Das Bundesverwaltungsgericht hat durch den Richter als Vorsitzenden und den Richter Mag. Christian EGGER sowie die fachkundige Laienrichterin Dr. Heike MORODER über die Beschwerde von XXXX , geb. XXXX , StA. ÖSTERREICH, gegen den Bescheid des Sozialministeriumservice, Landesstelle Vorarlberg (SMS) vom 12.08.2024, Zl. XXXX , nach Durchführung einer mündlichen Verhandlung am 08.08.2025 zu Recht erkannt:
A)Der Beschwerde wird stattgeben und der angefochtene Bescheid gemäß § 28 Abs 5 VwGVG ersatzlos behoben.

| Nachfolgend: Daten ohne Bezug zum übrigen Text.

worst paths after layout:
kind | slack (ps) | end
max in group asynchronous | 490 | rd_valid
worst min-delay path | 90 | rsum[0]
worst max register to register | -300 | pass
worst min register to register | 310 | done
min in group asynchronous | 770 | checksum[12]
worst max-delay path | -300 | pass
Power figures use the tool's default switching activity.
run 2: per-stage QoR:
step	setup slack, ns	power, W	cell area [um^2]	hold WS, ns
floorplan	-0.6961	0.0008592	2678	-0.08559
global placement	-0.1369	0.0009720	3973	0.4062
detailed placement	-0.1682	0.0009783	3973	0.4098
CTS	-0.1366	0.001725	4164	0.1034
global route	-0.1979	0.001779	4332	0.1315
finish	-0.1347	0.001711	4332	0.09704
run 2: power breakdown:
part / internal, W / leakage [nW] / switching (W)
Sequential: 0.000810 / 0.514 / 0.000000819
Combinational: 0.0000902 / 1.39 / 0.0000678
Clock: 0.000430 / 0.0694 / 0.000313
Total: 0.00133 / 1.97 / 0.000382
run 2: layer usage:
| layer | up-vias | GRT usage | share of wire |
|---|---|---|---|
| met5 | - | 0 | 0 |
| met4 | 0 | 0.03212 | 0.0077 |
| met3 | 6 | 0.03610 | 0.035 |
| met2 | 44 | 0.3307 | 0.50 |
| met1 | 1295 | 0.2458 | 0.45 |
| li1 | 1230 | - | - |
--- config.mk ---
export PLATFORM = sky130hd
export DESIGN_NAME = btn_debounce_bank
export DESIGN_NICKNAME = d
export VERILOG_FILES = /design/src/rtl/btn_debounce_bank.sv
export SDC_FILE = /design/constraint.sdc
export NUM_CORES = 1
export LEC_CHECK = 0
export BUFFER_PORTS_ARGS = -buffer_cell sky130_fd_sc_hd__buf_2
export CORE_MARGIN = 3
export CORE_UTILIZATION = 40
export CTS_BUF_LIST = sky130_fd_sc_hd__clkbuf_8
export DETAILED_ROUTE_END_ITERATION = 10
export PLACE_DENSITY = 0.58
export SLEW_MARGIN = 20
export SYNTH_ARGS = -nofsm -noshare
export SYNTH_HDL_FRONTEND = slang
export SYNTH_SLANG_ARGS = --single-unit
--- constraint.sdc ---
create_clock -name clk -period 3.4 [get_ports clk]
set_clock_uncertainty 0.15 [all_clocks]
set_input_delay 0.68 -clock clk [delete_from_list [all_inputs] [get_ports clk]]
set_output_delay 0.68 -clock clk [all_outputs]
set_load 0.05 [all_outputs]
--- src/rtl/btn_debounce_bank.sv ---
// Push-button conditioner: per-bit 2-FF synchroniser, counter debounce and press-pulse detect.
// Optional BTN_ONEHOT_EN serialises simultaneous presses through a pending register, lowest index first.
module btn_debounce_bank #(
  parameter int N_BTN           = 4,
  parameter int DEBOUNCE_CYCLES = 1000000,
  parameter int CNT_W           = 20
) (
  input  logic             clk,
  input  logic             reset,
  input  logic [N_BTN-1:0] btn_raw,
  output logic [N_BTN-1:0] btn_level,
  output logic [N_BTN-1:0] btn_pulse
);

  localparam logic [CNT_W-1:0] CNT_MAX = CNT_W'(DEBOUNCE_CYCLES - 1);

  logic [N_BTN-1:0] sync1_q, sync2_q;
  logic [N_BTN-1:0] level_q, level_d;
  logic [N_BTN-1:0] pulse_q, pulse_d;
  logic [N_BTN-1:0] rise_d;
  logic [CNT_W-1:0] cnt_q [N_BTN];
  logic [CNT_W-1:0] cnt_d [N_BTN];

`ifdef BTN_ONEHOT_EN
  logic [N_BTN-1:0] pending_q, pending_d;
  logic [N_BTN-1:0] grant;
`endif

  // Each bit counts consecutive cycles that the synchronised input disagrees
  // with the accepted level; any agreement restarts the count.
  always_comb begin
    // NOTE: every always_comb output gets a default first so no path leaves it unassigned (no latch).
    level_d = level_q;
    for (int i = 0; i < N_BTN; i++) begin
      cnt_d[i] = '0;
      if (sync2_q[i] != level_q[i]) begin
        if (cnt_q[i] == CNT_MAX) begin
          level_d[i] = sync2_q[i];
        end else begin
          cnt_d[i] = cnt_q[i] + CNT_W'(1);
        end
      end
    end
    rise_d = level_d & ~level_q;
  end

`ifdef BTN_ONEHOT_EN
  // Two's-complement trick isolates the lowest pending bit.
  always_comb begin
    grant     = pending_q & (~pending_q + N_BTN'(1));
    pending_d = (pending_q & ~grant) | rise_d;
    pulse_d   = grant;
  end
`else
  always_comb begin
    pulse_d = rise_d;
  end
`endif

  // NOTE: sequential state uses non-blocking assignments so all registers update from pre-edge values.
  always_ff @(posedge clk) begin
    if (reset) begin
      sync1_q <= '0;
      sync2_q <= '0;
      level_q <= '0;
      pulse_q <= '0;
      // NOTE: the counter array is small and must restart on reset, so each entry is cleared explicitly.
      for (int i = 0; i < N_BTN; i++) begin
        cnt_q[i] <= '0;
      end
    end else begin
      sync1_q <= btn_raw;
      sync2_q <= sync1_q;
      level_q <= level_d;
      pulse_q <= pulse_d;
      for (int i = 0; i < N_BTN; i++) begin
        cnt_q[i] <= cnt_d[i];
      end
    end
  end

`ifdef BTN_ONEHOT_EN
  always_ff @(posedge clk) begin
    if (reset) begin
      pending_q <= '0;
    end else begin
      pending_q <= pending_d;
    end
  end
`endif

  assign btn_level = level_q;
  assign btn_pulse = pulse_q;

endmodule

After elaboration in Yosys (flattened, before gate mapping)

Memory sizes are Yosys's and may differ from the RTL's.
Cells that the tools add are included.

Equality and inequality tests: 8
Muxes and demuxes: 23
Bitwise logic cells: 6
Add/sub/neg operators: 4

Operators by type and width:

| cell                                                            | number |
|---|---|
| 20-bit 2-to-1 mux                                               | 12 |
| 20-bit by 1-bit adder with 20-bit output, second input constant | 4 |
| 20-bit == test, second input constant                           | 4 |
| 1-bit 2-to-1 mux                                                | 11 |
| 4-bit AND                                                       | 1 |
| 1-bit != test                                                   | 4 |
| 4-bit NOT                                                       | 1 |
| 1-bit bitwise OR                                                | 4 |

Memory bits (writable): 80
Memories: 1
Bits of input ports: 6
Output and inout bits: 8
Logic and storage cells: 46
Register bits: 16

Memory list:

| memory | depth | bits a word | rd ports | clocked after memory_dff | write ports | line | RTL |
|---|---|---|---|---|---|---|---|
| cnt_q  | 4     | 20          | 4        | 0                        | 4           | 21   | `logic [CNT_W-1:0] cnt_q [N_BTN];` |

Longest topological paths before layout

Gate-level depths: netlist of run 1.

Depth in word-level cells: 4
Depth in mapped cells: 6
Gate-level depth less buffers: 5

Least setup slack after synthesis of run 1

Ideal clock, no wire load.

Path type: register to register
Start: mem cnt_q[0][12]
End: mem cnt_q[0][11]
Stages on the path, launching flop included: 6
Required time: 3135 ps
Clock period less this slack: 2089 ps
Buffers on the path: 1
Setup time: 115 ps
Data arrival time: 1824 ps
Path slack: 1311 ps
Cells stage by stage: dfxtp_1 -> or4b_1 -> or4_4 -> o21ai_4 -> buf_6 -> nor2_1

RTL lines:

| element            | line |
|---|---|
| start: declaration | 21 |

==> results by group, run 1 <==
Job
  • Max cap viols: 0

Finish
  • Fin nets: 491
  • N_diodes: 0
  • Post-route cell area: 4490 sq um
  • Share of post-route cells with drive strength above 1: 8.85%
  • Most frequent cells in the layout: 96 x dfxtp_1, 65 x nor2_1, 28 x a21oi_1
  • Commonest non-fill, non-tap cell in the layout: dfxtp_1
  • Area Growth Syn to Fin: 7.65%

Power and ir drop
  • Comb pwr share: 1.3%
  • Overall power: 1.81 mW
  • Cell Pwr Density: 403 nW/um^2
  • Clock power share: 36.0%
  • Switch share: 22.6%
  • Switch Pwr: 409 uW
  • Flop pwr share: 62.6%
  • Maximum vdd drop: 0.176 mV
  • P_leak: 1.34 nW
  • Internal Power: 1.40 mW

Placement
  • HPWL after DPL: 5.14 mm
  • GPL Wtd Cong: 0.711
  • Port bufs: 13
  • Placed Area: 4330 sq um

Yosys
  • Adder-cell area share of the yosys netlist: 1.20%
  • Yosys cell types: 38
  • Syn. warnings: 0
  • Register area share after synthesis: 46.1%
  • Post-Syn Area per Cell: 8.88 sq um
  • Yosys top cell by area: dfxtp_1
  • Mapped Area: 4170 sq um
  • Number of synthesized register bits: 96
  • Synth Area in Compound Gates: 8.67%
  • Main combinational cell family by area after synthesis: simple AND/OR/NAND/NOR gates
  • Mapped Nets: 480
  • Simple-gate share of the synthesized area: 29.8%
  • Multiplexer share of the synthesized area: 0%
  • Largest cells by area after synthesis: dfxtp_1 46%, nor2_1 5.8%, xor2_1 5.7%
  • Mapped Cells: 470
  • Post-synth top area share: 46.1%
  • XOR/XNOR share of the synthesized area: 10.7%

Setup path
  • CP Class: reg -> reg
  • Worst endpoint data arrival time: 2540 ps
  • Register-to-register setup slack: 960 ps
  • Beginning of the critical path: cnt_q[3][12]
  • Crit end category: flop
  • Startpoint Class: flop
  • Worst R2R End: cnt_q[3][9]
  • R2R depth: 5
  • Reg-to-Reg Start: cnt_q[3][12]
  • Peak fanout along the critical path: 12
  • Critical path capture point: cnt_q[3][9]
  • Critical path required time: 3500 ps

Floorplan
  • Rows: 36
  • Die area: 11700 sq um
  • Die Ht: 108 microns
  • Core box area: 9950 sq um
  • IO Pins: 14
  • Die Span X: 108 microns
  • Initial core utilization: 41.9%

Route
  • Antenna-violating nets left: 0
  • DRC Markers: 0
  • Met3 wire len: 281 microns
  • Drt wl/cell: 12.2 microns
  • Iter 0 DRT Violations: 147
  • Pre-antenna DRT Iters: 4
  • Detailed Route WL: 7.58 mm
  • Met2 WL post-DR: 3.50 mm
  • Highest routed layer: met5
  • Via-to-Cell Ratio: 5.15
  • Wl on met1: 3.71 mm
  • Vias: 3185

Timing
  • Period utilization: 71.8%
  • RSZ-0062 raised after global routing: false
  • Fmax: 410 MHz
  • Setup violators final: 0
  • Setup_tns: 0 ps
  • Final Hold Vio Count: 0
  • Worst-Margin Slew: 695 ps
  • Shortest period the worst path allows: 2440 ps
  • Slew Viols, Final: 0
  • Worst rel slew slack: 53.4%

Clock tree
  • TritonCTS clock tree: built
  • Clk slew on worst S/H paths: 90 ps
  • Postcts setup bufs: 0
  • CTS Buffer Depth: 2
  • Post_cts resized: 0
  • Clock H-tree levels: 3
  • Root Driver: clkbuf_8
  • CTS Buf Count: 9
  • Hold_buf cts: 0
  • Worst-Skew Late Latency: 360 ps
  • Clock sinks: 96

Global route
  • First-pass GRT wire length: 13.6 mm
  • Total congestion overflow: 0
  • Vias in the first global route: 3074
  • Gr usage total: 14.2%
  • Initial antenna violation count: 1
  • Largest net degree at the start of global routing: 22

Min path
  • HP Class: reg -> reg

Outcome
  • Status: finished, final reports clean
[layer usage]
metal  track usage, %  vias up
li1                 -     1679
met1             17.8     1458
met2             23.5       39
met3             4.60        7
met4             3.79        2
met5                0        -
[critical path, cell delays in order, from the launching register on]
cell	delay, ps
dfxtp_1	360
or4b_2	660
nand4bb_1	220
o21ai_1	570
buf_4	310
nor2_1	60
[per-stage QoR]
step	setup slack (ps)	util, %	hold WS [ps]	std cells
after floorplan	1310	-	263	470
after global placement	1050	43.5	272	603
after detailed placement	998	43.5	282	603
after CTS	970	45.1	295	619
after global routing	838	45.1	310	619
final	960	45.1	295	619
[power groups by stage]
stage / registers (mW) / logic, mW / clock network, mW
final: 1.13 / 0.0243 / 0.651
after global routing: 1.13 / 0.0277 / 0.727
after CTS: 1.13 / 0.0249 / 0.687
after detailed placement: 1.16 / 0.0248 / 0
after global placement: 1.16 / 0.0244 / 0
after floorplan: 1.16 / 0.0202 / 0
[kinds of logic after synthesis]
kind of cell             after synthesis
AND/OR/NAND/NOR                      227
flip-flops                            96
AO/OA/AOI/OAI                         62
XOR/XNOR                              51
buffers and inverters                 30
adder cells (fa/ha/maj)                4
[state kept, by name (all words and copies together) (netlist names)]
name	flops
btn_pulse	4
cnt_q	80
btn_level	4
sync1_q	4
sync2_q	4
[cells in the mapped netlist (all sizes together)]
cell,instances
o21a,1
nand2b,1
or3,18
clkbuf,10
and4,6
nor4,8
nand4bb,1
nand2,21
o31ai,7
nor3b,1
or3b,2
ha,4
buf,5
and3,7
nor4b,3
nor3,8
o21ba,1
and2,6
nand4,23
xnor2,24
xor2,27
o21ai,24
inv,15
a21oi,28
nand3,27
or4,12
or2,3
a31o,1
nor2,65
nor2b,8
or4b,7
dfxtp,96
[area by class of cell]
class | instances | area, sq um
flip-flops and latches | 96 | 1920
clock inverters | 7 | 40.0
repair buffers | 15 | 80.1
fillers | 976 | 5460
clock buffers | 9 | 124
inverters | 15 | 56.3
multi-input cells | 344 | 2100
well taps | 133 | 166
[worst min path at each step]
stage | to | start | slack, ps | cells after the start
finish | cnt_q[1][0] | cnt_q[1][0] | 290 | 1
detailed placement | cnt_q[1][0] | cnt_q[1][0] | 280 | 1
global route | cnt_q[1][0] | cnt_q[1][0] | 310 | 1
CTS | cnt_q[1][0] | cnt_q[1][0] | 290 | 1
floorplan | cnt_q[1][0] | cnt_q[1][0] | 260 | 1
global placement | cnt_q[3][0] | cnt_q[3][0] | 270 | 1
Power figures use the tool's default switching activity.
==> run 2, diff against run 1 <==
- ABC_AREA: not set -> 1
- clock period: 3.4 -> 2.5 ns (I/O delays scaled with it)
==> run 2 against run 1 <==
- combinational power increased by 44%
- highest routed layer is now met4
- count of clock-buffer cells in the layout increased by 4
- via count increased by 34%
- largest cell class unchanged
- routed wire length increased by 29%
- first-iteration DRC count increased by 50%
- register-to-register slack got worse by 250 ps
- critical path depth increased by 2
==> results by group, run 2 <==
Yosys
  • Mapped Area: 4870 sq um (+17%)
  • Mapped Nets: 737 (+54%)
  • Syn. warnings: 0 (unchanged)
  • Predominant post-synthesis flop cell: dfxtp_1
  • Fraction of registers with async set/reset: 0% (unchanged)
  • Mapped Cells: 727 (+55%)
  • Post-synth EDFFs: 0 (unchanged)
  • Register area share after synthesis: 39.4% (-6.6 points)
  • Post-synth top area share: 39.4% (-6.6 points)
  • Most frequent cells after synthesis: 176 x nand2_1, 175 x nor2_1, 96 x dfxtp_1
  • Largest cells by area after synthesis: dfxtp_1 39%, nand2_1 14%, nor2_1 13%
  • Most numerous cell in the Yosys netlist: nand2_1
  • Yosys cell types: 29 (-24%)
  • Yosys top cell by area: dfxtp_1
  • Post-Syn Area per Cell: 6.70 sq um (-24%)
  • Number of synthesized register bits: 96 (unchanged)

Timing
  • Worst-Margin Slew: 317 ps (-378 ps)
  • Shortest period the worst path allows: 1790 ps (-654 ps)
  • WHS: 193 ps (-102 ps)
  • RSZ-0062 raised after global routing: false
  • Final Hold Vio Count: 0 (unchanged)
  • Fmax: 560 MHz (+37%)
  • Slew Viols, Final: 0 (unchanged)
  • Setup violators final: 0 (unchanged)
  • Period utilization: 71.4% (-0.31 points)
  • Final worst-path setup slack: 714 ps (-246 ps)
  • Worst rel slew slack: 78.8% (+25 points)
  • Setup_tns: 0 ps (unchanged)

Setup path
  • Worst endpoint data arrival time: 1890 ps (-650 ps)
  • Crit path largest cell delay: 450 ps (-210 ps)
  • Beginning of the critical path: cnt_q[0][0]
  • Crit path cell chain: ha_1 -> nand3_2 -> nor2_1 -> nand3_1 -> nand2_1 -> buf_4 -> nor2_1
  • Startpoint Class: flop
  • Critical path required time: 2610 ps (-890 ps)
  • Worst R2R End: cnt_q[0][19]
  • Buf+Inv Stages, Crit Path: 1 (unchanged)
  • Crit end category: flop
  • CP Class: reg -> reg
  • Reg-to-Reg Start: cnt_q[0][0]
  • Top delay family on crit path: simple AND/OR/NAND/NOR gates
  • Peak fanout along the critical path: 11 (-1)
  • Worst path slowest cell: dfxtp_1
  • Register-to-register setup slack: 710 ps (-250 ps)
  • CP most frequent cell: nor2_1
  • R2R depth: 7 (+2)

Route
  • Detailed Route WL: 9.75 mm (+29%)
  • Vias: 4272 (+34%)
  • Iter 0 DRT Violations: 221 (+50%)
  • Drt wl/cell: 10.9 microns (-11%)
  • Pre-antenna DRT Iters: 4 (unchanged)
  • DRC Markers: 0 (unchanged)
  • Via-to-Cell Ratio: 4.78 (-7.1%)
  • Antenna-violating nets left: 0 (unchanged)

Min path
  • WHS Path Cells: 3 (+2)
  • HP Class: in -> reg
  • HP Start: btn_raw[3]
  • Min-Delay Endpoint: sync1_q[3]

Clock tree
  • TritonCTS clock tree: built
  • Post_cts resized: 0 (unchanged)
  • Worst-Skew Late Latency: 360 ps (about the same)
  • CTS Buffer Depth: 2 (unchanged)
  • Clk slew on worst S/H paths: 90 ps (about the same)
  • Postcts setup bufs: 0 (unchanged)
  • Root Driver: clkbuf_8
  • CTS Buf Count: 9 (unchanged)
  • Hold_buf cts: 0 (unchanged)
  • Clock H-tree levels: 3 (unchanged)
  • Clock sinks: 96 (unchanged)

Floorplan
  • Core box area: 11700 sq um (+17%)
  • Rows: 39 (+8.3%)
  • Die area: 13500 sq um (+16%)
  • Initial core utilization: 41.8% (-0.12 points)
  • Die Span X: 116 microns (+7.6%)
  • IO Pins: 14 (unchanged)
  • Die Ht: 116 microns (+7.6%)

Placement
  • Cells after DPL: 879 (+46%)
  • HPWL after DPL: 7.50 mm (+46%)
  • Placement Setup Slack: 724 ps (-274 ps)
  • Port bufs: 13 (unchanged)
  • GPL Wtd Cong: 0.849 (+19%)

Finish
  • Fin nets: 757 (+54%)
  • Share of post-route cells with drive strength above 1: 8.79% (-0.059 points)
  • Area Growth Syn to Fin: 8.09%
  • Commonest non-fill, non-tap cell in the layout: nand2_1
  • Most frequent cells in the layout: 176 x nand2_1, 175 x nor2_1, 96 x dfxtp_1
  • N_diodes: 0 (unchanged)
  • Max reg flops: 80 (unchanged)
  • Most flop-heavy register: cnt_q
  • Finished Layout Cells: 894 (+44%)
  • Final core utilization: 45.2% (+0.056 points)

Power and ir drop
  • P_leak: 1.58 nW (+18%)
  • Maximum vdd drop: 0.280 mV (+59%)
  • Cell Pwr Density: 486 nW/um^2 (+21%)

Outcome
  • Status: finished, final reports clean

Global route
  • Largest net degree at the start of global routing: 21 (-4.5%)
  • Gr usage total: 15.8% (+1.6 points)
  • First-pass GRT wire length: 17.3 mm (+28%)
  • Initial antenna violation count: 0 (-1)
  • Total congestion overflow: 0 (unchanged)
  • Vias in the first global route: 3963 (+29%)

Job
  • Max cap viols: 0 (unchanged)
==> run 2: where the power goes <==
group | leakage, nW | switching, mW | internal (mW) | total, mW
Clock | 0.0975 | 0.517 | 0.464 | 0.981
Sequential | 0.775 | 0.00594 | 1.54 | 1.54
Combinational | 0.706 | 0.0230 | 0.0121 | 0.0351
==> run 2: how the worst max path moves through the flow <==
stage                         endpoint  slack, ps  cells past startpoint
after floorplan           cnt_q[0][11]        990                      7
after global placement    cnt_q[0][11]        750                      7
final                     cnt_q[0][19]        710                      7
after global routing       cnt_q[3][7]        560                      7
after detailed placement  cnt_q[0][11]        720                      7
after CTS                 cnt_q[0][19]        710                      7
==> run 2: worst reg2reg max path, delay by kind of cell (launching register included) <==
family	cells	cell delay, ps
AND/OR/NAND/NOR	5	600
flip-flops	1	450
adder cells (fa/ha/maj)	1	320
buffers and inverters	1	180
==> run 2: through the flow <==
stage,total power [mW],area (sq um)
2_1_floorplan,1.61,4870
3_3_place_gp,1.61,5080
6_report,2.56,5270
3_5_place_dp,1.61,5080
5_1_grt,2.69,5270
4_1_cts,2.61,5270
==> run 2: layout make-up <==
class,instances,area [sq um]
fill,1218,6390
multi-input combinational,534,2540
sequential,96,1920
inverter,87,327
clock buffer,13,179
tap,143,179
timing repair buffer,19,110
clock inverter,2,12.5
==> run 2: per-layer routing <==
metal  routed length (microns)  global-route usage [%]  vias up
met5                         0                       0        -
met4                       189                    7.12        0
met3                       340                    3.11       15
met2                      4410                    25.4       84
met1                      4810                    20.6     1873
li1                          -                       -     2300
==> run 2: logic make-up (layout without fill, tap and decap cells) <==
kind of cell	Yosys count	count (layout)	synth area share [%]
fa+ha+maj	4	4	1.03
simple gates	447	447	39.1
compound gates	50	50	6.01
flops	96	96	39.4
buf+inv	97	121	8.47
xor+xnor	33	33	5.93
==> run 3, diff against run 2 <==
- clock period: 2.5 -> 1.8 ns (I/O delays scaled with it)
==> run 3 against run 2 <==
- die area unchanged
- power up 47%
- cell count grew 0.78%
- fmax rose by 9.3%
- register-to-register slack lost 550 ps
- sequential share of layout area is 0.61 points lower
- worst setup slack got worse by 550 ps
- combinational power increased by 60%
- critical endpoint is now btn_level[1]
<file path="src/rtl/ov5640_ddr_frame_ctrl.sv">
// Triple-buffer frame scheduler between the OV5640 capture path and DDR.
// Hands out write buffers, publishes complete frames and grants the newest one to the PCIe reader.
module ov5640_ddr_frame_ctrl #(
  parameter int                 ADDR_W       = 32,
  parameter logic [ADDR_W-1:0]  BASE_ADDR    = 32'h0000_0000,
  parameter logic [ADDR_W-1:0]  FRAME_STRIDE = 32'h0080_0000,
  parameter int                 FRAME_BEATS  = 307200,
  parameter int                 CNT_W        = 20
) (
  input  logic              axi_clk,
  input  logic              axi_rst_n,
  input  logic              wr_frame_start,
  input  logic              wr_data_valid,
  output logic              wr_en,
  output logic [ADDR_W-1:0] wr_base_addr,
  output logic [1:0]        wr_frame_idx,
  output logic              wr_frame_done,
  input  logic              rd_req,
  output logic              rd_grant,
  output logic [ADDR_W-1:0] rd_base_addr,
  output logic [1:0]        rd_frame_idx,
  input  logic              rd_release,
  output logic              rd_busy,
  output logic              frame_new,
  output logic [15:0]       drop_cnt
);

  typedef enum logic [0:0] {S_IDLE = 1'b0, S_WRITE = 1'b1} state_t;

  localparam logic [CNT_W-1:0] LAST_BEAT = CNT_W'(FRAME_BEATS - 1);

  state_t              state_q;
  logic [1:0]          w_idx_q, latest_q, r_idx_q;
  logic                latest_vld_q, rd_busy_q, frame_new_q;
  logic                wr_done_q, rd_grant_q;
  logic [CNT_W-1:0]    beat_cnt_q;
  logic [15:0]         drop_cnt_q;
  logic [ADDR_W-1:0]   wr_base_q, rd_base_q;

  logic                complete_d, grant_d;
  logic [1:0]          alloc_idx_d;

  // Lowest buffer index not excluded by either of two optional holders.
  function automatic logic [1:0] pick_free(input logic [1:0] a, input logic a_en,
                                           input logic [1:0] b, input logic b_en);
    logic [1:0] k;
    k = 2'd2;
    for (int i = 2; i >= 0; i--) begin
      if (!((a_en && a == 2'(i)) || (b_en && b == 2'(i)))) k = 2'(i);
    end
    return k;
  endfunction

  function automatic logic [ADDR_W-1:0] buf_base(input logic [1:0] k);
    return BASE_ADDR + ADDR_W'(k) * FRAME_STRIDE;
  endfunction

  // A buffer granted this very cycle is also excluded so writer and reader can never collide.
  always_comb begin
    complete_d  = (state_q == S_WRITE) && wr_data_valid && (beat_cnt_q == LAST_BEAT);
    grant_d     = rd_req && !rd_busy_q && latest_vld_q;
    alloc_idx_d = pick_free(complete_d ? w_idx_q : latest_q, latest_vld_q || complete_d,
                            grant_d ? latest_q : r_idx_q, rd_busy_q || grant_d);
  end

  always_ff @(posedge axi_clk) begin
    if (!axi_rst_n) begin
      state_q      <= S_IDLE;
      w_idx_q      <= 2'd0;
      latest_q     <= 2'd0;
      latest_vld_q <= 1'b0;
      r_idx_q      <= 2'd0;
      rd_busy_q    <= 1'b0;
      frame_new_q  <= 1'b0;
      wr_done_q    <= 1'b0;
      rd_grant_q   <= 1'b0;
      beat_cnt_q   <= '0;
      drop_cnt_q   <= 16'd0;
      wr_base_q    <= BASE_ADDR;
      rd_base_q    <= BASE_ADDR;
    end else begin
      wr_done_q  <= complete_d;
      rd_grant_q <= grant_d;
      case (state_q)
        S_IDLE: begin
          if (wr_frame_start) begin
            state_q    <= S_WRITE;
            w_idx_q    <= alloc_idx_d;
            wr_base_q  <= buf_base(alloc_idx_d);
            beat_cnt_q <= '0;
          end
        end
        S_WRITE: begin
          if (complete_d) begin
            latest_q     <= w_idx_q;
            latest_vld_q <= 1'b1;
          end
          if (wr_frame_start) begin
            w_idx_q    <= alloc_idx_d;
            wr_base_q  <= buf_base(alloc_idx_d);
            beat_cnt_q <= '0;
            if (!complete_d && drop_cnt_q != 16'hFFFF) drop_cnt_q <= drop_cnt_q + 16'd1;
          end else if (complete_d) begin
            state_q <= S_IDLE;
          end else if (wr_data_valid) begin
            beat_cnt_q <= beat_cnt_q + CNT_W'(1);
          end
        end
        default: state_q <= S_IDLE;
      endcase
      // A frame completing alongside a grant is itself still ungranted.
      if (complete_d) frame_new_q <= 1'b1;
      else if (grant_d) frame_new_q <= 1'b0;
      if (grant_d) begin
        r_idx_q   <= latest_q;
        rd_base_q <= buf_base(latest_q);
        rd_busy_q <= 1'b1;
      end else if (rd_release) begin
        rd_busy_q <= 1'b0;
      end
    end
  end

  assign wr_en         = (state_q == S_WRITE);
  assign wr_base_addr  = wr_base_q;
  assign wr_frame_idx  = w_idx_q;
  assign wr_frame_done = wr_done_q;
  assign rd_grant      = rd_grant_q;
  assign rd_base_addr  = rd_base_q;
  assign rd_frame_idx  = r_idx_q;
  assign rd_busy       = rd_busy_q;
  assign frame_new     = frame_new_q;
  assign drop_cnt      = drop_cnt_q;

endmodule
</file>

B)Die Revision ist gemäß Art 122 Abs 4 B-VG nicht zulässig.
Begründung:
Diese gekürzte Ausfertigung des nach Schluss der mündlichen Verhandlung am 08.08.2025 verkündeten Erkenntnisses ergeht gemäß § 29 Abs. 5 VwGVG , weil kein Antrag auf Ausfertigung des Erkenntnisses gemäß § 29 Abs. 4 VwGVG durch die hiezu Berechtigten innerhalb der zweiwöchigen Frist gestellt wurde.